I just read the following points about the number of required expert demonstrations in imitation learning, and I'd like some clarifications. For the purpose of context, I'll be using a linear reward function throughout this post (i.e. the reward can be expressed as a weighted sum of the components of a state's feature vector)
The number of expert demonstrations required scales with the number of features in the reward function.
I don't think this is obvious at all - why is it true? Intuitively, I think that as the number of features rises, the complexity of the problem does too, so we may need more data to make a better estimate of the expert's reward function. Is there more to it?
The number of expert demonstration required does not depend on -
- Complexity of the expert’s optimal policy $\pi^{*}$
- Size of the state space
I don't see how the complexity of the expert's optimal policy plays a role here - which is probably why it doesn't affect the number of expert demonstrations we need; but how do we quantify the complexity of a policy in the first place?

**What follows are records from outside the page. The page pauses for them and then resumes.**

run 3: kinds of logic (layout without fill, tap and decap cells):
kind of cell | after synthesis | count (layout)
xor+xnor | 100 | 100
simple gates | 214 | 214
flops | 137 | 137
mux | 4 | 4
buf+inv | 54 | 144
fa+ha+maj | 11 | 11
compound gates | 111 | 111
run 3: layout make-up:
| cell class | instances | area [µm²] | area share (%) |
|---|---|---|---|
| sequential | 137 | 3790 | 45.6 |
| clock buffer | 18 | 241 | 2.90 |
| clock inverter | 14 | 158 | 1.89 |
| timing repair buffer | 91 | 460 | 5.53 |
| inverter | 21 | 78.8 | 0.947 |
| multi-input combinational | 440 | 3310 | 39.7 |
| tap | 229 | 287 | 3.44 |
From an optimization exercise on the open Yosys and OpenROAD flow, aimed at small area; shortcuts taken in it are not production practice. At most, simulation tests tie the RTL to the original design; equivalence was not proved. Power is estimated from default activity; no workload was simulated.

rev 12:
Design le_law, start of the top module:
module le_law (
    input  wire        clk,
    input  wire        rst,
    input  wire        cfg_we,
    input  wire [3:0]  cfg_addr,
    input  wire [31:0] cfg_wdata,
    input  wire        in_valid,
    output wire        in_ready,
    input  wire [31:0] in_y,
    input  wire [31:0] in_sp,
    input  wire [31:0] in_ff,
    output reg         out_valid,
    output wire        out_fail,
    output wire [31:0] out_us,
    output wire [31:0] out_r,
    output wire [31:0] out_e,
    output wire [31:0] out_u
);
    localparam W_KP = 0, W_KI = 1, W_KD = 2, W_TF = 3, W_KFF = 4, W_KAW = 5,
               W_UMIN = 6, W_UMAX = 7, W_RATE = 8, W_TS = 9, W_IINIT = 10,
               W_I = 11, W_D = 12, W_XP = 13, W_R = 14, W_T = 15,
               W_1 = 16, W_WE = 17, W_WU = 18, W_WUS = 19;
    localparam NW = 20;
    localparam NCFG = 11;
    localparam O_NONE = 3'd0, O_ADD = 3'd1, O_MUL = 3'd2, O_DIV = 3'd3,
               O_SELLT = 3'd4, O_SELGT = 3'd5, O_PASS = 3'd6;
    reg  [3:0] ph;
  ...
clock: 20.0 ns
lec_check: 0
abc_clock_period_in_ps: 16000
cap_margin: 20
core_margin: 2
core_utilization: 65
cts_cluster_diameter: 100
cts_cluster_size: 25
slew_margin: 20
standard.sh (not shown) runs the stock make flow with config.mk's settings and CLKGATE_MAP_FILE= SYNTH_SCRIPT=/design/flow/synth_recipe.tcl, a recipe that flattens the netlist after the stock synthesis.
==> flow/flow/run.sh <==
#!/bin/bash
# Layout: the standard flow, with the port buffers made from the smallest
# buffer cell instead of the one buffer_ports picks by itself. Every input and
# output port still gets its own buffer. The whole make output goes to
# flow_make.log in the work folder.
set -euo pipefail
export BUFFER_PORTS_ARGS="-buffer_cell sky130_fd_sc_hd__buf_1"
bash standard.sh "BUFFER_PORTS_ARGS=-buffer_cell sky130_fd_sc_hd__buf_1" finish > flow_make.log 2>&1
#### Input delta (rev 13 over rev 12)
diff --git a/flow/design.v b/flow/design.v
--- a/flow/design.v
+++ b/flow/design.v
@@ -171,55 +171,56 @@
                     end else begin
                         NAN <= x_nan;
                         cs <= (x_nan | x_inf) ? C_DONE : C_ALIGN;
                     end
                 end
             endcase
         end else begin
             cs <= cs_n;
             if (cs == C_ROUND) RND <= 1'b1;
-            if (cs == C_NORM && pz) S <= ZS;
             P <= p_q ? Q : p_sr ? {1'b0, pre[27:1]} : p_sl ? {pre[26:0], 1'b0} : pre;
             if (q_clr)     Q <= 28'd0;
             else if (q_sr) Q <= {1'b0, Q[27:1]};
             else if (q_sl) Q <= {Q[26:0], dge};
             if (m_sl) M <= {M[22:0], 1'b0};
             if (e_inc)      E <= E + 10'sd1;
             else if (e_dec) E <= E - 10'sd1;
             if (c_dec) cnt <= cnt - 5'd1;
             else if (cs == C_ALIGN && cnt == 5'd27) cnt <= 5'd0;
             if (cs == C_ADDS) ST <= 1'b0;
             else if (cs == C_MOVE) ST <= ~pz;
             else ST <= ST | st_in;
         end
     end
-    wire ovf = (E > 10'sd254);
-    wire xs  = ovf | NAN;
     always @* begin
-        res[31]    = S & ~NAN;
-        res[30:23] = xs ? 8'hFF : (P[26] ? E[7:0] : 8'd0);
-        res[22]    = NAN | (~xs & P[25]);
-        res[21:0]  = xs ? 22'd0 : P[24:3];
+        if (NAN)
+            res = 32'h7FC00000;
+        else if (E > 10'sd254)
+            res = {S, 8'hFF, 23'd0};
+        else if (pz)
+            res = {ZS, 31'd0};
+        else
+            res = {S, P[26] ? E[7:0] : 8'd0, P[25:3]};
     end
 endmodule
 module le_law (
     input  wire        clk,
     input  wire        rst,
     input  wire        cfg_we,
     input  wire [3:0]  cfg_addr,
     input  wire [31:0] cfg_wdata,
     input  wire        in_valid,
     output wire        in_ready,
     input  wire [31:0] in_y,
     input  wire [31:0] in_sp,
     input  wire [31:0] in_ff,
     output reg         out_valid,
-    output wire        out_fail,
+    output reg         out_fail,
     output wire [31:0] out_us,
     output wire [31:0] out_r,
     output wire [31:0] out_e,
     output wire [31:0] out_u
 );
     localparam W_KP = 0, W_KI = 1, W_KD = 2, W_TF = 3, W_KFF = 4, W_KAW = 5,
                W_UMIN = 6, W_UMAX = 7, W_RATE = 8, W_TS = 9, W_IINIT = 10,
                W_I = 11, W_D = 12, W_XP = 13, W_R = 14, W_T = 15,
                W_1 = 16, W_WE = 17, W_WU = 18, W_WUS = 19;
@@ -407,18 +408,19 @@
             run <= 1'b0;
             slot <= 6'd0;
             rep <= 1'b0;
             first <= 1'b1;
             fail <= 1'b0;
             clr <= 1'b1;
             dsrc <= 1'b0;
             ffsrc <= 2'd0;
             cw0 <= 1'b0;
+            out_fail <= 1'b0;
         end else begin
             ph <= ph + 4'd1;
             if (ph == 4'd0) cw0 <= cfg_wr;
             if (take_cfg) begin
                 if (cfg_addr == 4'd11) begin dsrc <= cfg_wdata[0]; ffsrc <= cfg_wdata[2:1]; end
                 if (cfg_addr == 4'd12) first <= 1'b1;
             end
             if (last) clr <= 1'b0;
             if (~run) begin
@@ -437,26 +439,26 @@
                     if (slot <= 6'd24 && pnan) fail <= 1'b1;
                     if (issue) ck <= chk;
                     if (slot == 6'd0) begin
                         cond <= first | nspd;
                         rz <= (a_next[30:0] == 31'd0);
                     end
                     if (slot == 6'd35) begin
                         run <= 1'b0;
                         out_valid <= 1'b1;
+                        out_fail <= fail;
                         if (~fail) first <= 1'b0;
                     end else
                         slot <= slot + 6'd1;
                 end
             end
         end
     end
-    assign out_fail = fail;
     genvar go;
     generate
         for (go = 0; go < 16; go = go + 1) begin : g_o
             assign out_us[2*go] = wl[16*W_WUS + go]; assign out_us[2*go+1] = wh[16*W_WUS + go];
             assign out_r[2*go]  = wl[16*W_R + go];   assign out_r[2*go+1]  = wh[16*W_R + go];
             assign out_e[2*go]  = wl[16*W_WE + go];  assign out_e[2*go+1]  = wh[16*W_WE + go];
             assign out_u[2*go]  = wl[16*W_WU + go];  assign out_u[2*go+1]  = wh[16*W_WU + go];
         end
     endgenerate
Results
In rev 13, total track usage is lower than in rev 12.
| portion of the clock cycle consumed by the worst path in the final layout | rev 13 vs rev 12 | 1.4 points higher |
Reported net switching power is lower on rev 13
As of rev 13, first-pass GRT wire length had fallen by a little under 10% compared to rev 12.
Arithmetic-cell share of the synthesized area counting full adders, half adders and majority gates: rev 12 vs rev 13 — no meaningful difference
In terms of post-synth design cell area, rev 13 and rev 12 differ only marginally.
Per the comparison of rev 13 with rev 12, critical path depth grew by 2.9%, wire length shrank by 8.4 mm, setup slack shows a reduction of 0.28 ns, sequential group power comparable.
Looking at uppermost layer routed, the met5 result is from rev 12; the met4 one comes from rev 13.
Between rev 12 and rev 13, the number of sequential storage elements does not differ in any meaningful way.
Comparing rev 12 with rev 13, the worst hold margin came out essentially unchanged.
As far as finished layout cell area is concerned, rev 12 and rev 13 perform about the same.
In the reports for rev 13 and rev 12, the smaller per-cell via count in the routed design belongs to rev 13.
Function not checked in rev 13: the RTL went through the layout flow alone.

-- separate check: timing with driven ports --
The results above use ideal ports. As a check the final layouts listed here were re-extracted and re-timed, cells and wires unchanged. Step 1 assumes that a clkbuf_16 drives the clock port and a buf_2 every other input. Step 2, shift: input delay + t, output delay - t, t = (earliest + latest rising clock arrival at the registers) / 2. This alone moves slack from input paths to output paths. Three values: no drivers, after step 1, after step 2; two values: the first two.
run	t (ns)	slack for setup (ns)	worst register clock-pin slew, ns	worst slew at a driven data input, ns	pins driven straight from the clock port
rev 12	0.675	7.673 / 7.704 / 7.028	0.11 / 0.11	0.10	1
rev 13	0.651	7.390 / 7.415 / 6.764	0.11 / 0.11	0.07	1
After both steps every run listed still meets setup and hold. The setup slack of rev 12, which loses most, moves by +0.031 ns with the drivers and by -0.645 ns with both steps.
From an optimization exercise on the open Yosys and OpenROAD flow, aimed at small area, a short achievable clock period and few clock cycles per item; shortcuts taken in it are not production practice. The RTL was checked by simulation tests, not by an equivalence proof against the original design.

==> flow/design.v <==
module zlc_blkcomp (
    input  wire         clk,
    input  wire         rst,         
    input  wire         in_valid,
    output reg          in_ready,
    input  wire [255:0] in_x,        
    input  wire [2:0]   in_fmt,      
    input  wire [1:0]   in_rnd,      
    input  wire [63:0]  in_key,      
    input  wire [31:0]  in_tile_id,
    input  wire [31:0]  in_sstep,
    input  wire [31:0]  in_index,    
    output reg          out_valid,
    input  wire         out_ready,
    output reg  [7:0]   out_scale,
    output reg  [127:0] out_codes,   
    output reg  [4:0]   out_nnz
);
    reg [255:0] cx;
    reg [2:0]   cfmt;
    reg [1:0]   crnd;
    reg [63:0]  ckey;
    reg [31:0]  ctile, csstep, cindex;
    reg         cv;                  
    always @(posedge clk) begin
        cx     <= in_x;
        cfmt   <= in_fmt;
        crnd   <= in_rnd;
        ckey   <= in_key;
        ctile  <= in_tile_id;
        csstep <= in_sstep;
        cindex <= in_index;
        cv     <= in_valid & ~in_ready & ~rst;
    end
    reg [15:0] covr;
    integer e;
    always @(posedge clk)
        for (e = 0; e < 16; e = e + 1)
            case (in_fmt)
                3'd5:    covr[e] <= in_x[16*e +: 7] > 7'd64;
                3'd6:    covr[e] <= in_x[16*e +: 7] > 7'd126;
                default: covr[e] <= in_x[16*e +: 7] > 7'd96;
            endcase
    wire [7:0]        sc;
    wire              sc255;
    wire signed [9:0] skpc, sqn, sqs;
    zc_scale u_scale (.x(cx), .ovr(covr), .fmt(cfmt), .code(sc), .c255(sc255),
                      .kpc(skpc), .qn(sqn), .qs(sqs));
    reg [1:0] fb;
    always @(*) begin
        case (cfmt)
            3'd2:    fb = 2'd2;
            3'd3:    fb = 2'd3;
            3'd4:    fb = 2'd2;
            3'd5:    fb = 2'd1;
            default: fb = 2'd0;
        endcase
    end
    reg [7:0]        c_q;
    reg signed [9:0] kpc_q, qn_q, qs_q;
    reg [1:0]        fb_q;
    reg              c255_q;
    always @(posedge clk) begin
        c_q    <= sc;
        kpc_q  <= skpc;
        qn_q   <= sqn;
        qs_q   <= sqs;
        fb_q   <= fb;
        c255_q <= sc255;
    end
    reg        busy;
    reg [5:0]  k;                    
    wire       sr    = (crnd == 2'd2);
    wire       last  = sr ? (k == 6'd34) : (k == 6'd4);
    wire       start = cv & ~busy & ~out_valid;
    always @(posedge clk) begin
        if (rst) begin
            busy      <= 1'b0;
            k         <= 6'd0;
            in_ready  <= 1'b0;
            out_valid <= 1'b0;
        end else begin
            if (start) begin
                busy <= 1'b1;
                k    <= 6'd1;
            end else if (busy) begin
                k <= last ? 6'd0 : k + 6'd1;
                if (last) busy <= 1'b0;
            end
            in_ready <= busy & (sr ? (k == 6'd33) : (k == 6'd3));
            if (busy & last)
                out_valid <= 1'b1;
            else if (out_ready)
                out_valid <= 1'b0;
        end
    end
    wire [4:0]  mn   = k[4:0];                   
    wire [4:0]  mbn  = k[4:0] - 5'd1;            
    wire [1:0]  rbn  = mbn[2:1];
    wire [2:0]  en   = {mn[4:3], mn[0]};         
    wire [31:0] c0   = csstep ^ 32'h6A5C_3B19;
    wire [31:0] d0   = {29'd0, cfmt} ^ 32'h1D8F_72E4;
    wire [31:0] bbase = cindex + ckey[63:32];
    wire [31:0] sbase = ctile + ckey[31:0];
    reg        init0, init1;
    reg [31:0] se0, se1, be0, be1, kr0, kr1;
    always @(posedge clk) begin
        init0 <= (mn[2:1] == 2'd0);
        init1 <= (mn[2:1] == 2'd0);
        be0   <= bbase + {en, 1'b0};
        be1   <= bbase + {en, 1'b1};
        se0   <= sbase + bbase + {en, 1'b0};
        se1   <= sbase + bbase + {en, 1'b1};
        kr0   <= (rbn[0] ? ckey[63:32] : ckey[31:0]) + {30'd0, rbn};
        kr1   <= (rbn[0] ? ckey[63:32] : ckey[31:0]) + {30'd0, rbn};
    end
    wire [31:0] la0, la1;
    zc_mix4 u_lane0 (.clk(clk), .init(init0), .s_e(se0), .b_e(be0),
                     .c0(c0), .d0(d0), .kr(kr0), .a(la0));
    zc_mix4 u_lane1 (.clk(clk), .init(init1), .s_e(se1), .b_e(be1),
                     .c0(c0), .d0(d0), .kr(kr1), .a(la1));
    wire [15:0] u0 = la0[15:0] + ctile[15:0];
    wire [15:0] u1 = la1[15:0] + ctile[15:0];
    wire [5:0] kq   = k - 6'd8;
    wire       srn_enc = (k >= 6'd8) & (kq[2:1] == 2'd0);
    wire [1:0] seln = sr ? kq[4:3] : k[1:0];
    wire       busyn = start | (busy & ~last);
    wire [3:0] actn = ~busyn ? 4'b0000 :
                      ~sr    ? 4'b1111 :
                      ~srn_enc ? 4'b0000 :
                      kq[0]  ? 4'b1100 : 4'b0011;
    reg [15:0] ex [0:3];
    reg [3:0]  act;
    reg [1:0]  sel;
    integer j;
    always @(posedge clk) begin
        for (j = 0; j < 4; j = j + 1)
            ex[j] <= cx[64*seln + 16*j +: 16];
        act <= actn;
        sel <= seln;
    end
    wire [7:0]  code [0:3];
    wire [3:0]  nz;
    genvar g;
    generate
        for (g = 0; g < 4; g = g + 1) begin : enc
            zc_encode u_enc (
                .x    (ex[g]),
                .c255 (c255_q),
                .kpc  (kpc_q),
                .qn   (qn_q),
                .qs   (qs_q),
                .fb   (fb_q),
                .fmt  (cfmt),
                .rnd  (crnd),
                .u    (g[0] ? u1 : u0),
                .code (code[g]),
                .nz   (nz[g])
            );
        end
    endgenerate
    wire [2:0] cnt    = {2'b00, act[0] & nz[0]} + {2'b00, act[1] & nz[1]} +
                        {2'b00, act[2] & nz[2]} + {2'b00, act[3] & nz[3]};
    integer i;
    always @(posedge clk) begin
        if (start) begin
            out_nnz <= 5'd0;
        end else if (busy) begin
            out_scale <= c_q;
            out_nnz   <= out_nnz + {2'b00, cnt};
            for (i = 0; i < 16; i = i + 1)
                if (act[i % 4] && sel == i / 4)
                    out_codes[8*i +: 8] <= code[i % 4];
        end
    end
endmodule
module zc_scale (
    input  wire [255:0] x,       
    input  wire [15:0]  ovr,     
    input  wire [2:0]   fmt,     
    output wire [7:0]   code,
    output wire        c255,    
    output wire signed [9:0] kpc,  
    output wire signed [9:0] qn,   
    output wire signed [9:0] qs    
);
    function gt9;
        input [8:0] a, b;
        integer j;
        reg e;
        begin
            gt9 = 1'b0;
            e   = 1'b1;
            for (j = 8; j >= 0; j = j - 1) begin
                gt9 = gt9 | (e & a[j] & ~b[j]);
                e   = e & ~(a[j] ^ b[j]);
            end
        end
    endfunction
    reg  [8:0] key [0:15];
    reg        nonfin, anynz;
    integer i;
    always @(*) begin
        nonfin = 1'b0;
        anynz  = 1'b0;
        for (i = 0; i < 16; i = i + 1) begin
            if (x[16*i+7 +: 8] == 8'hFF) begin
                nonfin = 1'b1;
                key[i] = 9'd0;
            end else begin
                key[i] = {x[16*i+7 +: 8], ovr[i]};
                if (x[16*i +: 15] != 15'd0) anynz = 1'b1;
            end
        end
    end
    function [8:0] max4;
        input [8:0] k0, k1, k2, k3;
        reg g01, g02, g03, g12, g13, g23;
        begin
            g01 = gt9(k1, k0); g02 = gt9(k2, k0); g03 = gt9(k3, k0);
            g12 = gt9(k2, k1); g13 = gt9(k3, k1); g23 = gt9(k3, k2);
            max4 = ({9{~g01 & ~g02 & ~g03}} & k0) |
                   ({9{ g01 & ~g12 & ~g13}} & k1) |
                   ({9{ g02 &  g12 & ~g23}} & k2) |
                   ({9{ g03 &  g13 &  g23}} & k3);
        end
    endfunction
    wire [8:0] m1 [0:3];
    genvar g;
    generate
        for (g = 0; g < 4; g = g + 1) begin : l1
            assign m1[g] = max4(key[4*g], key[4*g+1], key[4*g+2], key[4*g+3]);
        end
    endgenerate
    wire [8:0] m4 = max4(m1[0], m1[1], m1[2], m1[3]);
    reg [3:0] emaxf;
    reg signed [9:0] kf;
    reg [1:0] fb;
    always @(*) begin
        case (fmt)
            3'd2:    begin emaxf = 4'd15; kf = -10'sd6;  fb = 2'd2; end
            3'd3:    begin emaxf = 4'd8;  kf =  10'sd1;  fb = 2'd3; end
            3'd4:    begin emaxf = 4'd4;  kf =  10'sd6;  fb = 2'd2; end
            3'd5:    begin emaxf = 4'd2;  kf =  10'sd9;  fb = 2'd1; end
            3'd6:    begin emaxf = 4'd6;  kf =  10'sd10; fb = 2'd0; end
            default: begin emaxf = 4'd2;  kf =  10'sd10; fb = 2'd0; end
        endcase
    end
    wire [9:0] sv   = {2'b00, m4[8:1]} - {6'd0, emaxf} + {9'd0, m4[0]};
    wire signed [9:0] kfe = kf - $signed({6'd0, emaxf});
    wire signed [9:0] kv2 = $signed({2'b00, m4[8:1]}) + kfe + $signed({9'd0, m4[0]});
    wire signed [9:0] qn2 = $signed({2'b00, m4[8:1]}) + (kfe - 10'sd10 + $signed({8'd0, fb})) + $signed({9'd0, m4[0]});
    wire signed [9:0] qs2 = $signed({2'b00, m4[8:1]}) + (kfe - 10'sd4 + $signed({8'd0, fb})) + $signed({9'd0, m4[0]});
    wire sp255 = nonfin && fmt != 3'd2;
    wire sp127 = !anynz;
    wire signed [9:0] ksp = sp255 ? kf + 10'sd255 : sp127 ? kf + 10'sd127 : kf;
    wire usek = !sp255 && !sp127 && !sv[9];
    assign code = sp255 ? 8'd255 : sp127 ? 8'd127 : sv[9] ? 8'd0 : sv[7:0];
    assign c255 = sp255;
    assign kpc  = usek ? kv2 : ksp;
    assign qn   = usek ? qn2 : ksp - 10'sd10 + $signed({8'd0, fb});
    assign qs   = usek ? qs2 : ksp - 10'sd4 + $signed({8'd0, fb});
endmodule
module zc_encode (
    input  wire [15:0] x,        
    input  wire        c255,     
    input  wire signed [9:0] kpc,  
    input  wire signed [9:0] qn,
    input  wire signed [9:0] qs,
    input  wire [1:0]  fb,       
    input  wire [2:0]  fmt,      
    input  wire [1:0]  rnd,      
    input  wire [15:0] u,        
    output reg  [7:0]  code,
    output wire        nz        
);
    wire       xs   = x[15];
    wire [7:0] xe   = x[14:7];
    wire [6:0] xf   = x[6:0];
    wire       norm = (xe != 8'd0);
    wire       nonf = (xe == 8'hFF);
    wire       is_int = fmt[2] & fmt[1];
    wire [7:0] sig  = {norm, xf};
    reg [2:0] lead;
    integer i;
    always @(*) begin
        lead = 3'd0;
        for (i = 0; i < 7; i = i + 1)
            if (xf[i]) lead = i[2:0];
    end
    wire signed [9:0] a_sh  = norm ? $signed({8'd0, ~fb}) + 10'sd7      
                                   : $signed({6'd0, {1'b0, lead} + 4'd3}) - $signed({8'd0, fb});
    wire signed [9:0] b_sh  = kpc - $signed({1'b0, norm ? xe : 8'd1});
    wire signed [9:0] diff  = norm ? $signed({2'b00, xe}) - qn : $signed({7'd0, lead}) - qs;
    wire              nrm_r = !is_int && (sig != 8'd0) && (diff > 10'sd0);
    wire signed [9:0] sh    = nrm_r ? a_sh : b_sh;
    wire [4:0]        shc   = sh[9] ? 5'd0 : (sh > 10'sd27) ? 5'd27 : sh[4:0];
    wire [26:0] wide0 = {sig, 3'b000, 16'd0};
    wire [26:0] wide  = wide0 >> shc;
    wire [7:0]  k     = wide[23:16];
    wire [15:0] t     = wide[15:0];
    reg sticky;
    always @(*) begin
        sticky = 1'b0;
        for (i = 0; i < 8; i = i + 1)
            if (sig[i] && ({1'b0, shc} > 6'd19 + i)) sticky = 1'b1;
    end
    reg up;
    always @(*) begin
        case (rnd)
            2'd0:    up = t[15] & ((|t[14:0]) | sticky | k[0]);
            2'd2:    up = (u < t);
            default: up = 1'b0;
        endcase
    end
    wire [7:0] base = nrm_r ? ({2'b00, diff[5:0]} << fb) : 8'd0;
    wire [7:0] bk   = base + k;
    wire [7:0] mag  = bk + {7'd0, up};
    wire [7:0] ks   = xs ? ~k : k;                  
    wire [7:0] ival = ks + {7'd0, xs ^ up};         
    always @(*) begin
        if (c255)
            code = 8'h00;
        else if (nonf)
            code = (xf != 7'd0) ? 8'h7E : {xs, 7'h7C};    
        else begin
            case (fmt)
                3'd2, 3'd3: code = {xs, mag[6:0]};
                3'd4:       code = {2'b00, xs, mag[4:0]};
                3'd5:       code = {4'b0000, xs, mag[2:0]};
                3'd6:       code = ival;
                default:    code = {4'b0000, ival[3:0]};
            endcase
        end
    end
    assign nz = c255 | nonf | (k != 8'd0) | up;
endmodule
module zc_mix4 (
    input  wire        clk,
    input  wire        init,
    input  wire [31:0] s_e,      
    input  wire [31:0] b_e,      
    input  wire [31:0] c0, d0,
    input  wire [31:0] kr,       
    output reg  [31:0] a
);
    reg  [31:0] b, c, d;             
    reg  [31:0] ha, hb, hc, hd;      
    reg  [31:0] a1, b1, c1, d1;
    always @(*) begin
        a1 = init ? s_e : a + b;
        d1 = (init ? d0 : d) ^ a1;  d1 = {d1[15:0], d1[31:16]};
        c1 = (init ? c0 : c) + d1;
        b1 = (init ? b_e : b) ^ c1; b1 = {b1[19:0], b1[31:20]};
    end
    reg  [31:0] a2, b2, c2, d2;
    always @(*) begin
        a2 = ha + hb;
        d2 = hd ^ a2;  d2 = {d2[23:0], d2[31:24]};
        c2 = hc + d2;
        b2 = hb ^ c2;  b2 = {b2[24:0], b2[31:25]};
        a2 = a2 + kr;
    end
    always @(posedge clk) begin
        ha <= a1;  hb <= b1;  hc <= c1;  hd <= d1;
        a  <= b2;  b  <= c2;  c  <= d2;  d  <= a2;
    end
endmodule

Also, I think that the number of expert demonstrations should depend on the size of the state space. For example, if the train and test distributions don't match, we can't do behavioral cloning without falling into problems, in which case we use the DAGGER algorithm to repeatedly query the expert and make better decisions (take better actions). I feel that a larger state space means that we'll have to query the expert more frequently, i.e. to figure out the expert's optimal action in several states.
I'd love to know everyone's thoughts on this - the dependence of the number of expert demonstrations on the above, and if any, other factors. Thank you!
Source: Slide 20/75